Remember when BJ's Restaurants was casual dining's greatest hope?

The suddenly struggling chain of restaurants and brewpubs is now the target of a group of investors, led by Patrick Walsh. The group, including Walsh's Atlas Fund and Luxor Capital, nominated five members to BJ's 10-person board of directors.

The group led by Atlas Fund and Luxor have been amassing stock in BJ's since January and now own 12.4 percent of the company's shares.

They sent a letter in late February, nominating the five board members, including Walsh, Jason Bernzweig, a partner in Zelman Capital; Mark McEachen, a director at Dex Media; Jeffrey Neal, a partner a Horizon Capital, and Emanuel Pearlman, CEO at Liberation Investment Group.

In a statement, BJ's also noted that another fund, Clinton Relational Opportunity Master Fund—which owns less than a half a percent of the chain's stock—has "separately" said it plans to nominate five people for the company's board.

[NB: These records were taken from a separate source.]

What follows belongs to an exercise in optimizing a design on an open flow for small area; a production flow would make more cautious choices.
RTL that was checked went through simulation tests only; none was proved equivalent to the original.
For run 3, only the layout was checked, not whether the RTL still works.
Power is estimated from default activity; no workload was simulated.

==> flow/design.v <==
`timescale 1ns / 1ps
`default_nettype none
module HardwareSubunit #(
	parameter DELAY = 25
) (
	clk,
	reset,
	in_data,
	next_ready,
	out_data,
	completion_status,
	out_nz
);
	input	[34:0]	in_data;
	input		clk, reset, next_ready;
	output	[31:0]	out_data;
	output	[3:0]	completion_status;
	output		out_nz;
	localparam [1:0] C_MR = 2'd0, C_MW = 2'd1, C_CFG = 2'd2, C_OTHER = 2'd3;
	reg		cs, ov, ohv, hiv, size;
	reg [15:0]	hi, lo;			 
	reg [31:0]	old_data;
	reg [9:0]	pl;
	reg [1:0]	cls;			 
	reg [4:0]	dc;			 
	reg [1:0]	tc;
	assign out_data = ov ? ~{ohv ? hi : 16'h0000, lo} : 32'h0;
	assign completion_status = {cs, 3'b000};
	assign out_nz = ov;			 
	wire [31:0]	d = in_data[31:0];
	wire		dnz = |d;
	wire		chg = old_data != d;
	wire [4:0]	typ = d[28:24];
	wire [2:0]	fmt = d[31:29];
	reg		cs_v, ov_v, ohv_v, hiv_v, size_v;
	reg [15:0]	hi_v, lo_v;
	reg [9:0]	pl_v;
	reg [1:0]	cls_v, tc_v;
	reg [4:0]	dc_v;
	always @(posedge clk) begin
		cs_v = cs; ov_v = ov; ohv_v = ohv; hiv_v = hiv; size_v = size;
		hi_v = hi; lo_v = lo; pl_v = pl; cls_v = cls; tc_v = tc; dc_v = dc;
		if (reset) begin
			cs_v = 1'b0; ov_v = 1'b0; hiv_v = 1'b0; size_v = 1'b0;
			pl_v = 10'd0; cls_v = C_MR; tc_v = 2'd0; dc_v = 5'd0;
		end else begin
			if (dnz && pl_v == 10'd0 && tc_v == 2'd0 && dc_v == 5'd0) begin
				if (typ == 5'b00000) begin
					cls_v = (fmt[2:1] == 2'b00) ? C_MR : ((fmt[2:1] == 2'b01) ? C_MW : C_OTHER);
					if (fmt[2] == 1'b0) begin
						tc_v = fmt[0] ? 2'd3 : 2'd2;
						size_v = fmt[0];
					end
					pl_v = d[9:0];
				end else if (typ == 5'b00010) begin
					cls_v = C_MW;
					size_v = 1'b0;
					tc_v = 2'd2;
					pl_v = 10'd0;
				end else if (typ == 5'b00100 || typ == 5'b00101) begin
					cls_v = C_CFG;
					size_v = 1'b0;
					tc_v = 2'd2;
					pl_v = 10'd0;
				end else begin
					cls_v = C_OTHER;
				end
			end else if (chg && dnz && tc_v != 2'd0) begin
				tc_v = tc_v - 1'b1;
				if (cls_v != C_CFG) begin
					if (size_v && tc_v == 2'd1) begin
						hi_v = d[15:0];
						hiv_v = 1'b1;
					end
					if (tc_v == 2'd0) begin
						lo_v = d[31:16];
						dc_v = DELAY;
					end
				end else begin
					dc_v = DELAY;
				end
			end else if (tc_v == 2'd0 && (pl_v != 10'd0 || dc_v != 5'd0)) begin
				if (cls_v == C_MR) begin
					if (dc_v != 5'd0) begin
						dc_v = dc_v - 1'b1;
					end else if (pl_v != 10'd0 && next_ready && !ov) begin
						ov_v = ~&{hiv_v ? hi_v : 16'h0000, lo_v};
						ohv_v = hiv_v;
						pl_v = pl_v - 1'b1;
						cs_v = 1'b1;
					end
					if (pl_v == 10'd0) begin
						hiv_v = 1'b0;
						cls_v = C_MR;
						tc_v = 2'd0;
						size_v = 1'b0;
					end
				end else if (cls_v != C_OTHER) begin
					if (chg && dnz && dc_v == DELAY && pl_v != 10'd0) begin
						pl_v = pl_v - 1'b1;
					end else if (pl_v == 10'd0) begin
						dc_v = dc_v - 1'b1;
					end
					if (next_ready && dc_v == 5'd0) begin
						ov_v = 1'b0;
						cs_v = 1'b1;
						hiv_v = 1'b0;
						cls_v = C_MR;
						tc_v = 2'd0;
						size_v = 1'b0;
					end
				end
			end
			if (!next_ready) begin
				ov_v = 1'b0;
				cs_v = 1'b0;
			end
		end
		old_data <= d;
		cs <= cs_v; ov <= ov_v; ohv <= ohv_v; hiv <= hiv_v; size <= size_v;
		hi <= hi_v; lo <= lo_v; pl <= pl_v; cls <= cls_v; tc <= tc_v; dc <= dc_v;
	end
endmodule
`timescale 1ns / 1ps
`default_nettype none
module OLR_Ingress (
	clk,
	reset,
	header_in,
	payload_in,
	payload_nz,
	cs_in,
	sorter_ready,
	ready1,
	ready2,
	ho_valid,
	po_nz,
	h_w1,
	h_len,
	h_w2,
	h_la,
	h_b135,
	h_link,
	p_data
);
	input		clk, reset, cs_in, sorter_ready, payload_nz;
	input [34:0]	header_in;
	input [31:0]	payload_in;
	output reg	ready1, ready2, ho_valid, po_nz;
	output reg [19:0] h_w1;		 
	output reg [9:0] h_len;		 
	output reg [31:0] h_w2;
	output reg [4:0] h_la;		 
	output reg	h_b135;
	output reg [1:0] h_link;
	output reg [31:0] p_data;
	reg		hctl, pctl, rtd, mwctl, mww, hr_valid, p_lk, p_39;
	reg [1:0]	hcnt;
	reg [9:0]	pcnt, mwc;		 
	reg		r1_v, r2_v, ho_v, po_v, hctl_v, pctl_v, rtd_v, mwctl_v, mww_v, hrv_v, plk_v, p39_v;
	reg [19:0]	w1_v;
	reg [9:0]	len_v;
	reg [31:0]	w2_v, pd_v;
	reg [4:0]	la_v;
	reg		b135_v;
	reg [1:0]	link_v, hcnt_v;
	reg [9:0]	pcnt_v, mwc_v;
	wire		tnz = |header_in;
	wire		pnz = payload_nz;
	always @(posedge clk) begin
		r1_v = ready1; r2_v = ready2; ho_v = ho_valid; po_v = po_nz;
		hctl_v = hctl; pctl_v = pctl; rtd_v = rtd; mwctl_v = mwctl; mww_v = mww;
		hrv_v = hr_valid; plk_v = p_lk; p39_v = p_39;
		w1_v = h_w1; len_v = h_len; w2_v = h_w2; la_v = h_la; b135_v = h_b135; link_v = h_link;
		pd_v = p_data; hcnt_v = hcnt; pcnt_v = pcnt; mwc_v = mwc;
		if (reset) begin
			r1_v = 1'b1; r2_v = 1'b0; ho_v = 1'b0; po_v = 1'b0;
			hctl_v = 1'b0; pctl_v = 1'b0; rtd_v = 1'b0; mwctl_v = 1'b0; mww_v = 1'b0;
			hrv_v = 1'b0; p39_v = 1'b0; hcnt_v = 2'd0; pcnt_v = 10'd0; mwc_v = 10'h3ff;
		end else begin
			if (!hctl_v && !pctl_v && r1_v && tnz && !mwctl_v) begin
				w1_v = header_in[31:12];
				len_v = header_in[9:0];
				b135_v = header_in[34];
				link_v = header_in[33:32];
				hrv_v = 1'b1;
				hcnt_v = 2'd1;
				hctl_v = 1'b1;
				r1_v = 1'b0;
				if (header_in[28:24] == 5'b00000 && header_in[31:30] == 2'b00) begin
					pctl_v = 1'b1;
					pcnt_v = header_in[9:0];
				end
			end else if (hctl_v && hcnt_v != 2'd0 && r1_v && tnz) begin
				if (hcnt_v == 2'd1) begin
					w2_v = header_in[31:0];
					hcnt_v = 2'd2;
					r1_v = 1'b1;
				end else if (hcnt_v == 2'd2) begin
					if (w1_v[29-12] == 1'b0) begin
						la_v = header_in[6:2];
						r1_v = 1'b0;
						hcnt_v = 2'd0;
					end else begin
						la_v = 5'd0;
						r1_v = 1'b1;
						hcnt_v = 2'd3;
					end
				end else begin
					la_v = header_in[6:2];
					hcnt_v = 2'd0;
					r1_v = 1'b0;
				end
				if (hcnt_v == 2'd0 && !mwctl_v)
					r2_v = 1'b1;
			end
			if (mwctl_v && !r1_v && mwc_v != 10'h3ff) begin
				r1_v = 1'b1;
				mwc_v = mwc_v - 1'b1;
				if (mwc_v == 10'h3ff) begin
					mwctl_v = 1'b0;
					mww_v = 1'b1;
					r1_v = 1'b0;
				end
			end else if (mwctl_v && r1_v && tnz) begin
				r1_v = 1'b0;
			end else if (hrv_v && w1_v[28-12:24-12] == 5'b00000 && w1_v[31-12:30-12] == 2'b01 &&
				     hcnt_v == 2'd0 && !mwctl_v && mwc_v == 10'h3ff && !mww_v) begin
				mwctl_v = 1'b1;
				mwc_v = len_v;
			end
			if (cs_in && r2_v && hctl_v) begin
				r2_v = 1'b0;
				rtd_v = 1'b1;
				mww_v = 1'b0;
				if (pctl_v) begin
					pd_v = payload_in;
					plk_v = pnz | (|link_v);
					pcnt_v = pcnt_v - 1'b1;
				end
			end else if (pnz && pctl_v && r2_v && !hctl_v) begin
				pd_v = payload_in;
				plk_v = 1'b1;
				pcnt_v = pcnt_v - 1'b1;
				rtd_v = 1'b1;
				p39_v = (pcnt_v != 10'd0);
			end
			if (rtd_v && sorter_ready && hctl_v) begin
				ho_v = 1'b1;
				hctl_v = 1'b0;
				if (!pctl_v) begin
					rtd_v = 1'b0;
					hrv_v = 1'b0;
					r1_v = 1'b1;
				end
			end else if (rtd_v && sorter_ready && pctl_v && !hctl_v && !ho_v) begin
				po_v = plk_v | p39_v;
				p39_v = 1'b0;
				rtd_v = 1'b0;
				if (pcnt_v != 10'd0)
					r2_v = 1'b1;
				else begin
					pctl_v = 1'b0;
					r1_v = 1'b1;
					hrv_v = 1'b0;
				end
			end
			if (!sorter_ready) begin
				ho_v = 1'b0;
				po_v = 1'b0;
			end
			if (r1_v && (hcnt_v != 2'd0 || rtd_v) && tnz)
				r1_v = 1'b0;
			else if (!r1_v && hcnt_v != 2'd0 && !tnz)
				r1_v = 1'b1;
			if (r2_v && pnz)
				r2_v = 1'b0;
		end
		ready1 <= r1_v; ready2 <= r2_v; ho_valid <= ho_v; po_nz <= po_v;
		hctl <= hctl_v; pctl <= pctl_v; rtd <= rtd_v; mwctl <= mwctl_v; mww <= mww_v;
		hr_valid <= hrv_v; p_lk <= plk_v; p_39 <= p39_v;
		h_w1 <= w1_v; h_len <= len_v; h_w2 <= w2_v; h_la <= la_v; h_b135 <= b135_v; h_link <= link_v;
		p_data <= pd_v; hcnt <= hcnt_v; pcnt <= pcnt_v; mwc <= mwc_v;
	end
endmodule
`timescale 1ns / 1ps
`default_nettype none
module OLR_Sorter (
	clk,
	reset,
	ho_valid,
	po_nz,
	h_w1,
	h_len,
	h_w2,
	h_la,
	h_b135,
	h_link,
	p_data,
	next_ready,
	ready,
	sorted_nz,
	pass_valid,
	c_known,
	c_mr,
	c_t,
	c_len,
	c_mid,
	c_be,
	c_la,
	c_tag,
	c_rid,
	c_link,
	q_data
);
	input		clk, reset, ho_valid, po_nz, next_ready;
	input [19:0]	h_w1;
	input [9:0]	h_len;
	input [31:0]	h_w2;
	input [4:0]	h_la;
	input		h_b135;
	input [1:0]	h_link;
	input [31:0]	p_data;
	output reg	ready;
	output		sorted_nz;
	output reg	pass_valid;
	output reg	c_known, c_mr;
	output reg [2:0] c_t;
	output reg [9:0] c_len;
	output reg [11:0] c_mid;
	output reg [7:0] c_be;
	output reg [4:0] c_la;
	output reg [7:0] c_tag;
	output reg [15:0] c_rid;
	output reg [1:0] c_link;
	output reg [31:0] q_data;
	reg		hc, pc, rtd, adj_held, anz, sorted_valid, q_nz;
	reg [9:0]	pcount;
	reg		ready_v, pass_v, hc_v, pc_v, rtd_v, held_v, anz_v, sv_v, qnz_v;
	reg		known_v, mr_v;
	reg [2:0]	t_v;
	reg [9:0]	len_v, pcount_v;
	reg [11:0]	mid_v;
	reg [7:0]	be_v, tag_v;
	reg [4:0]	la_v;
	reg [15:0]	rid_v;
	reg [1:0]	link_v;
	reg [31:0]	q_v;
	wire [4:0]	typ = h_w1[28-12:24-12];
	wire [2:0]	fmt = h_w1[31-12:29-12];
	wire		is_mr = typ == 5'b00000 && fmt[2:1] == 2'b00;
	wire		is_known = (typ == 5'b00000 && fmt[2] == 1'b0) || typ == 5'b00010 ||
				   typ == 5'b00100 || typ == 5'b00101;
	assign sorted_nz = sorted_valid & anz;
	always @(posedge clk) begin
		ready_v = ready; pass_v = pass_valid; hc_v = hc; pc_v = pc; rtd_v = rtd;
		held_v = adj_held; anz_v = anz; sv_v = sorted_valid; qnz_v = q_nz;
		known_v = c_known; mr_v = c_mr; t_v = c_t; len_v = c_len; pcount_v = pcount;
		mid_v = c_mid; be_v = c_be; tag_v = c_tag; la_v = c_la; rid_v = c_rid; link_v = c_link;
		q_v = q_data;
		if (reset) begin
			ready_v = 1'b1; pass_v = 1'b0; hc_v = 1'b0; pc_v = 1'b0; rtd_v = 1'b0;
			held_v = 1'b0; sv_v = 1'b0; qnz_v = 1'b0; pcount_v = 10'd0;
		end else begin
			if (ho_valid && ready_v && !hc_v && !pc_v) begin
				known_v = is_known;
				mr_v = is_mr;
				t_v = typ[2:0];
				len_v = h_len;
				mid_v = h_w1[23-12:12-12];
				be_v = h_w2[7:0];
				la_v = h_la;
				tag_v = h_w2[15:8];
				rid_v = h_w2[31:16];
				link_v = h_link;
				anz_v = is_known | h_b135 | (|h_link);
				held_v = 1'b1;
				hc_v = 1'b1;
				if (is_mr) begin
					pc_v = 1'b1;
					pcount_v = h_len;
				end
				rtd_v = 1'b1;
			end
			if (rtd_v && next_ready && hc_v) begin
				sv_v = 1'b1;
				held_v = 1'b0;
				hc_v = 1'b0;
				rtd_v = 1'b0;
				ready_v = 1'b1;
			end
			if (pc_v && po_nz && ready_v && !hc_v) begin
				q_v = p_data;
				qnz_v = 1'b1;
				rtd_v = 1'b1;
				pcount_v = pcount_v - 1'b1;
				ready_v = 1'b0;
			end
			if (rtd_v && next_ready && pc_v && !hc_v) begin
				pass_v = 1'b1;
				qnz_v = 1'b0;
				rtd_v = 1'b0;
				ready_v = 1'b1;
				if (pcount_v == 10'd0)
					pc_v = 1'b0;
			end
			if (ready_v && (ho_valid || po_nz))
				ready_v = 1'b0;
			if (!ready_v && !ho_valid && !po_nz && !qnz_v && !(held_v && anz_v))
				ready_v = 1'b1;
			if (!next_ready) begin
				sv_v = 1'b0;
				pass_v = 1'b0;
			end
		end
		ready <= ready_v; pass_valid <= pass_v; hc <= hc_v; pc <= pc_v; rtd <= rtd_v;
		adj_held <= held_v; anz <= anz_v; sorted_valid <= sv_v; q_nz <= qnz_v;
		c_known <= known_v; c_mr <= mr_v; c_t <= t_v; c_len <= len_v; pcount <= pcount_v;
		c_mid <= mid_v; c_be <= be_v; c_tag <= tag_v; c_la <= la_v; c_rid <= rid_v; c_link <= link_v;
		q_data <= q_v;
	end
endmodule
`timescale 1ns / 1ps
`default_nettype none
module OLR_Egress (
	clk,
	reset,
	sorted_nz,
	pass_valid,
	c_known,
	c_mr,
	c_t,
	c_len,
	c_mid,
	c_be,
	c_la,
	c_tag,
	c_rid,
	c_link,
	q_data,
	buffer_ready0,
	buffer_ready1,
	buffer_ready2,
	buffer_ready3,
	ready,
	data_out0,
	data_out1,
	data_out2,
	data_out3
);
	input		clk, reset, sorted_nz, pass_valid;
	input		c_known, c_mr;
	input [2:0]	c_t;
	input [9:0]	c_len;
	input [11:0]	c_mid;
	input [7:0]	c_be;
	input [4:0]	c_la;
	input [7:0]	c_tag;
	input [15:0]	c_rid;
	input [1:0]	c_link;
	input [31:0]	q_data;
	input		buffer_ready0, buffer_ready1, buffer_ready2, buffer_ready3;
	output reg	ready;
	output [34:0]	data_out0, data_out1, data_out2, data_out3;
	reg [32:0]	out0, out1, out2, out3;	 
	assign data_out0 = {out0[32], 2'b00, out0[31:0]};
	assign data_out1 = {out1[32], 2'b00, out1[31:0]};
	assign data_out2 = {out2[32], 2'b00, out2[31:0]};
	assign data_out3 = {out3[32], 2'b00, out3[31:0]};
	reg		known, mr;
	reg [2:0]	t;
	reg [9:0]	len;
	reg [11:0]	mid;
	reg [7:0]	be, tag;
	reg [4:0]	la;
	reg [15:0]	rid;
	reg [31:0]	preg;
	reg [9:0]	pcnt;
	reg [1:0]	hcnt, lane;
	reg		hc, pc, rtd;
	reg [3:0]	stale, onz;
	wire [3:0]	br = {buffer_ready3, buffer_ready2, buffer_ready1, buffer_ready0};
	function [12:0] f_bc;
		input [7:0] be;
		input [9:0] len;
		reg [1:0] fz, lz;
		begin
			fz = be[0] ? 2'd0 : (be[1] ? 2'd1 : (be[2] ? 2'd2 : 2'd3));
			lz = be[7] ? 2'd0 : (be[6] ? 2'd1 : (be[5] ? 2'd2 : 2'd3));
			if (be[7:4] == 4'b0000) begin
				casex (be[3:0])
					4'b1xx1: f_bc = 13'd4;
					4'b01x1, 4'b1x10: f_bc = 13'd3;
					4'b0011, 4'b0110, 4'b1100: f_bc = 13'd2;
					default: f_bc = 13'd1;
				endcase
			end else if (be[3:0] == 4'b0000)
				f_bc = 13'd0;
			else
				f_bc = {1'b0, len, 2'b00} - (fz + lz);
		end
	endfunction
	function [1:0] f_lo2;
		input [3:0] be;
		begin
			casex (be)
				4'b0000: f_lo2 = 2'b00;
				4'bxxx1: f_lo2 = 2'b00;
				4'bxx10: f_lo2 = 2'b01;
				4'bx100: f_lo2 = 2'b10;
				4'b1000: f_lo2 = 2'b11;
				default: f_lo2 = 2'b00;
			endcase
		end
	endfunction
	reg [32:0]	w_v;
	reg [3:0]	wr_v, onz_v;
	reg [12:0]	bcount;
	reg [31:0]	word1, word2, word3;
	reg		ld, pld, known_v, mr_v;
	reg [2:0]	t_v;
	reg [9:0]	len_v;
	reg [11:0]	mid_v;
	reg		ready_v, hc_v, pc_v, rtd_v, fire, wr;
	reg [1:0]	hcnt_v, lane_v;
	reg [9:0]	pcnt_v;
	reg [31:0]	preg_v;
	always @(*) begin
		ready_v = ready; hc_v = hc; pc_v = pc; rtd_v = rtd;
		hcnt_v = hcnt; lane_v = lane; pcnt_v = pcnt; preg_v = preg;
		w_v = 33'd0; wr = 1'b0; wr_v = 4'd0; onz_v = onz;
		ld = !hc_v && !pc_v && ready_v && sorted_nz;
		if (ld) begin
			lane_v = c_link;
			hc_v = 1'b1;
			hcnt_v = 2'd3;
			rtd_v = 1'b1;
			if (c_mr) begin
				pcnt_v = c_len;
				pc_v = 1'b1;
			end
		end
		known_v = ld ? c_known : known;
		mr_v = ld ? c_mr : mr;
		t_v = ld ? c_t : t;
		len_v = ld ? c_len : len;
		mid_v = ld ? c_mid : mid;
		pld = pass_valid && pc_v && ready_v;
		if (pld) begin
			preg_v = q_data;
			rtd_v = 1'b1;
		end
		bcount = mr ? f_bc(be, len) : ((t == 3'b010) ? 13'd63 : 13'd3);
		word1 = {1'b0, mr_v, 3'b000, t_v, mid_v, 2'b00, len_v};
		word2 = {16'hffff, 3'b000, bcount};
		word3 = {rid, tag, 1'b0, mr ? la : 5'd0, mr ? f_lo2(be[3:0]) : 2'b00};
		fire = br[lane_v] && rtd_v && !stale[lane_v];
		case (hcnt_v)
		2'd3: w_v = {1'b1, word1 & {32{known_v}}};
		2'd2: w_v = {1'b1, word2 & {32{known}}};
		2'd1: w_v = {pc_v, word3 & {32{known}}};
		default: w_v = {pcnt_v != 10'd1, preg_v};
		endcase
		if (fire) begin
			if (hcnt_v != 2'd0) begin
				wr = 1'b1;
				hcnt_v = hcnt_v - 1'b1;
			end else if (pc_v && pcnt_v != 10'd0) begin
				pcnt_v = pcnt_v - 1'b1;
				wr = 1'b1;
			end
			wr_v[lane_v] = wr;
			if (hcnt_v == 2'd0 && pcnt_v != 10'd0) begin
				hc_v = 1'b0;
				rtd_v = 1'b0;
				ready_v = 1'b1;
			end else if (hcnt_v == 2'd0 && pcnt_v == 10'd0) begin
				hc_v = 1'b0;
				pc_v = 1'b0;
				lane_v = 2'd0;
				rtd_v = 1'b0;
				ready_v = 1'b1;
			end
		end
		onz_v = ((wr_v & {4{|w_v}}) | (~wr_v & onz)) & br;
		if (ready_v && rtd_v)
			ready_v = 1'b0;
		if (rtd_v && hc_v && (|onz_v))
			rtd_v = 1'b0;
		else if (!rtd_v && hc_v)
			rtd_v = 1'b1;
	end
	wire [3:0]	keep = br & ~wr_v & {4{~reset}};
	wire [3:0]	put = br & wr_v & {4{~reset}};
	always @(posedge clk) begin
		out0 <= ({33{put[0]}} & w_v) | ({33{keep[0]}} & out0);
		out1 <= ({33{put[1]}} & w_v) | ({33{keep[1]}} & out1);
		out2 <= ({33{put[2]}} & w_v) | ({33{keep[2]}} & out2);
		out3 <= ({33{put[3]}} & w_v) | ({33{keep[3]}} & out3);
		stale <= br;
		if (reset) begin
			ready <= 1'b1; hc <= 1'b0; pc <= 1'b0; rtd <= 1'b0;
			hcnt <= 2'd0; lane <= 2'd0; pcnt <= 10'd0; onz <= 4'd0;
		end else begin
			ready <= ready_v; hc <= hc_v; pc <= pc_v; rtd <= rtd_v;
			hcnt <= hcnt_v; lane <= lane_v; pcnt <= pcnt_v; onz <= onz_v;
		end
		if (pld)
			preg <= q_data;
		if (ld) begin
			known <= c_known; mr <= c_mr; t <= c_t; len <= c_len; mid <= c_mid;
			be <= c_be; la <= c_la; tag <= c_tag; rid <= c_rid;
		end
	end
endmodule
`timescale 1ns / 1ps
`default_nettype none
module OLR (
	clk,
	reset,
	header_in,
	payload_in,
	payload_nz,
	completion_status,
	buffer_ready0,
	buffer_ready1,
	buffer_ready2,
	buffer_ready3,
	data_out0,
	data_out1,
	data_out2,
	data_out3,
	ready_buffer,
	ready_subunit
);
	input [34:0]	header_in;
	input [31:0]	payload_in;
	input [3:0]	completion_status;
	input		payload_nz;
	input		clk, reset, buffer_ready0, buffer_ready1, buffer_ready2, buffer_ready3;
	output [34:0]	data_out0, data_out1, data_out2, data_out3;
	output		ready_buffer, ready_subunit;
	wire		ho_valid, po_nz, sorter_ready, sorted_nz, pass_valid, egress_ready;
	wire [19:0]	h_w1;
	wire [9:0]	h_len;
	wire [31:0]	h_w2, p_data, q_data;
	wire [4:0]	h_la;
	wire		h_b135;
	wire [1:0]	h_link;
	wire		c_known, c_mr;
	wire [2:0]	c_t;
	wire [9:0]	c_len;
	wire [11:0]	c_mid;
	wire [7:0]	c_be, c_tag;
	wire [4:0]	c_la;
	wire [15:0]	c_rid;
	wire [1:0]	c_link;
	OLR_Ingress ingress (
		.clk(clk), .reset(reset),
		.header_in(header_in), .payload_in(payload_in), .payload_nz(payload_nz), .cs_in(|completion_status),
		.sorter_ready(sorter_ready),
		.ready1(ready_buffer), .ready2(ready_subunit),
		.ho_valid(ho_valid), .po_nz(po_nz),
		.h_w1(h_w1), .h_len(h_len), .h_w2(h_w2), .h_la(h_la), .h_b135(h_b135), .h_link(h_link),
		.p_data(p_data)
	);
	OLR_Sorter sorter (
		.clk(clk), .reset(reset),
		.ho_valid(ho_valid), .po_nz(po_nz),
		.h_w1(h_w1), .h_len(h_len), .h_w2(h_w2), .h_la(h_la), .h_b135(h_b135), .h_link(h_link),
		.p_data(p_data),
		.next_ready(egress_ready),
		.ready(sorter_ready), .sorted_nz(sorted_nz), .pass_valid(pass_valid),
		.c_known(c_known), .c_mr(c_mr), .c_t(c_t), .c_len(c_len), .c_mid(c_mid), .c_be(c_be),
		.c_la(c_la), .c_tag(c_tag), .c_rid(c_rid), .c_link(c_link), .q_data(q_data)
	);
	OLR_Egress egress (
		.clk(clk), .reset(reset),
		.sorted_nz(sorted_nz), .pass_valid(pass_valid),
		.c_known(c_known), .c_mr(c_mr), .c_t(c_t), .c_len(c_len), .c_mid(c_mid), .c_be(c_be),
		.c_la(c_la), .c_tag(c_tag), .c_rid(c_rid), .c_link(c_link), .q_data(q_data),
		.buffer_ready0(buffer_ready0), .buffer_ready1(buffer_ready1),
		.buffer_ready2(buffer_ready2), .buffer_ready3(buffer_ready3),
		.ready(egress_ready),
		.data_out0(data_out0), .data_out1(data_out1), .data_out2(data_out2), .data_out3(data_out3)
	);
endmodule
`timescale 1ns / 1ps
`default_nettype none
module TLP_Completer (
	clk,
	reset,
	in_data,
	in_ready,
	buffer_ready0,
	buffer_ready1,
	buffer_ready2,
	buffer_ready3,
	out_data0,
	out_data1,
	out_data2,
	out_data3
);
	input		clk,
			reset,
			buffer_ready0,
			buffer_ready1,
			buffer_ready2,
			buffer_ready3;
	input [34:0]	in_data;		 
	output		in_ready;		 
	output [34:0]	out_data0,		 
			out_data1,
			out_data2,
			out_data3;
	wire [31:0]	payload;
	wire [3:0]	completion_status;
	wire		ready_subunit;
	wire		payload_nz;
	HardwareSubunit #(
		25
	) HardwareSubunit1 (
		.clk(clk),
		.reset(reset),
		.in_data(in_data),
		.next_ready(ready_subunit),
		.out_data(payload),
		.completion_status(completion_status),
		.out_nz(payload_nz)
	);
	OLR OLR1 (
		.clk(clk),
		.reset(reset),
		.header_in(in_data),
		.payload_in(payload),
		.payload_nz(payload_nz),
		.completion_status(completion_status),
		.buffer_ready0(buffer_ready0),
		.buffer_ready1(buffer_ready1),
		.buffer_ready2(buffer_ready2),
		.buffer_ready3(buffer_ready3),
		.data_out0(out_data0),
		.data_out1(out_data1),
		.data_out2(out_data2),
		.data_out3(out_data3),
		.ready_buffer(in_ready),
		.ready_subunit(ready_subunit)
	);
endmodule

The company said it would review the nominations. "BJ's has always been committed to engagement with its shareholders, including regarding corporate governance matters," the company said in a statement. "The board remains highly focused on creating the optimal conditions to generate long-term value and will continue to take actions that support the interests of all shareholders."

Walsh has a habit of targeting restaurant companies, with mixed success. He gained a seat on the board at Minneapolis-based Famous Dave's last year. He previously helped launch a proxy fight against Red Robin, securing a seat for one of his group members, David Makula. But a previous effort targeting Denny's largely failed.

BJ's seems ripe for activist involvement. Not long ago, the company was considered a bright spot in an otherwise dim casual dining market, but in the past couple of years that light has faded considerably, and its stock price has fallen accordingly—it had lost more than half of its value since 2011, before the activists got involved.

Revenue at the company grew 9.4 percent last year, but net income fell 33 percent. Same-store sales fell 2.7 percent in the quarter, and 1.1 percent for the year, and were down 4.2 percent through mid-February. Nearly 60 percent of the company's locations are in California, Florida or Arizona, places largely untouched by the odd winter weather, and yet on its last conference call the company couldn't stop talking about weather problems.

While Walsh may not always get his demanded board seats, each of the chains with which he has become involved have thrived on Wall Street in his wake. And activists in general tend to light a fire under boards and executives as they suddenly find new ways to improve shareholder value with their jobs at stake.

Not surprisingly, investors have cheered the news. As we write this, the stock is up 12 percent.